From 425a0130f4d0913ed1ab25dd21472d11f0afac82 Mon Sep 17 00:00:00 2001
From: Jeff Lucovsky <jeff@lucovsky.org>
Date: Sun, 28 Feb 2021 14:42:00 -0500
Subject: [PATCH] tests: Add test for threshold.config validation

This commit adds a test case to insure that "-T" stops execution when
threshold.config is not valid.
---
 tests/threshold-config-validate/test.rules       |  4 ++++
 tests/threshold-config-validate/test.yaml        | 16 ++++++++++++++++
 tests/threshold-config-validate/threshold.config |  1 +
 3 files changed, 21 insertions(+)
 create mode 100644 tests/threshold-config-validate/test.rules
 create mode 100644 tests/threshold-config-validate/test.yaml
 create mode 100644 tests/threshold-config-validate/threshold.config

diff --git a/tests/threshold-config-validate/test.rules b/tests/threshold-config-validate/test.rules
new file mode 100644
index 000000000..91f56071a
--- /dev/null
+++ b/tests/threshold-config-validate/test.rules
@@ -0,0 +1,4 @@
+alert tcp any any -> any 25 (msg:"ET POLICY Inbound Frequent Emails - Possible Spambot Inbound"; \
+     flow:established; content:"mail from|3a|"; nocase;                                          \
+          threshold: type threshold, track by_src, count 10, seconds 60;                              \
+               reference:url,doc.emergingthreats.net/2002087; classtype:misc-activity; sid:2002087; rev:10;)

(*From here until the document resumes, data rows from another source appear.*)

## config.mk

```make
export PLATFORM = sky130hd
export DESIGN_NAME = serial_adder_sr
export DESIGN_NICKNAME = d
export VERILOG_FILES = /design/src/rtl/sadd_pkg.sv /design/src/rtl/sadd_opnd_shreg.sv /design/src/rtl/sadd_sum_shreg.sv /design/src/rtl/sadd_sr_carry.sv /design/src/rtl/sadd_ctrl.sv /design/src/rtl/serial_adder_sr.sv
export SDC_FILE = /design/constraint.sdc
export NUM_CORES = 1
export LEC_CHECK = 0
export ABC_AREA = 1
export BUFFER_PORTS_ARGS = -buffer_cell sky130_fd_sc_hd__buf_4
export CAP_MARGIN = 20
export CORE_UTILIZATION = 56
export CTS_CLUSTER_DIAMETER = 100
export DETAILED_ROUTE_END_ITERATION = 10
export GPL_TIMING_DRIVEN = 0
export HOLD_SLACK_MARGIN = 0.08
export PLACE_DENSITY = 0.87
export SLEW_MARGIN = 20
export SYNTH_ARGS = -nofsm -noshare
export SYNTH_HDL_FRONTEND = slang
export SYNTH_SLANG_ARGS = --single-unit
```

## constraint.sdc

```tcl
create_clock -name clk -period 1.6 [get_ports clk]
set_input_delay 0 -clock clk [delete_from_list [all_inputs] [get_ports clk]]
set_output_delay 0 -clock clk [all_outputs]
set_load 0.005 [all_outputs]
```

diff --git a/tests/threshold-config-validate/test.yaml b/tests/threshold-config-validate/test.yaml
new file mode 100644
index 000000000..58edd8579
--- /dev/null
+++ b/tests/threshold-config-validate/test.yaml
@@ -0,0 +1,16 @@
+requires:
+    min-version: 7
+
+command: |
+  ${SRCDIR}/src/suricata --set threshold-file="${TEST_DIR}/threshold.config" -l ${OUTPUT_DIR} -c ${SRCDIR}/suricata.yaml -S ${TEST_DIR}/test.rules -T
+
+exit-code: 1
+
+checks:
+    - shell:
+        args: grep "Error loading threshold configuration" suricata.log | wc -l | xargs
+        expect: 1
+
+    - shell:
+        args: grep "SC_WARN_THRESH_CONFIG" suricata.log | wc -l | xargs
+        expect: 1
diff --git a/tests/threshold-config-validate/threshold.config b/tests/threshold-config-validate/threshold.config
new file mode 100644
index 000000000..93f562417
--- /dev/null
+++ b/tests/threshold-config-validate/threshold.config
@@ -0,0 +1 @@
+this is not correct
-- 
2.47.2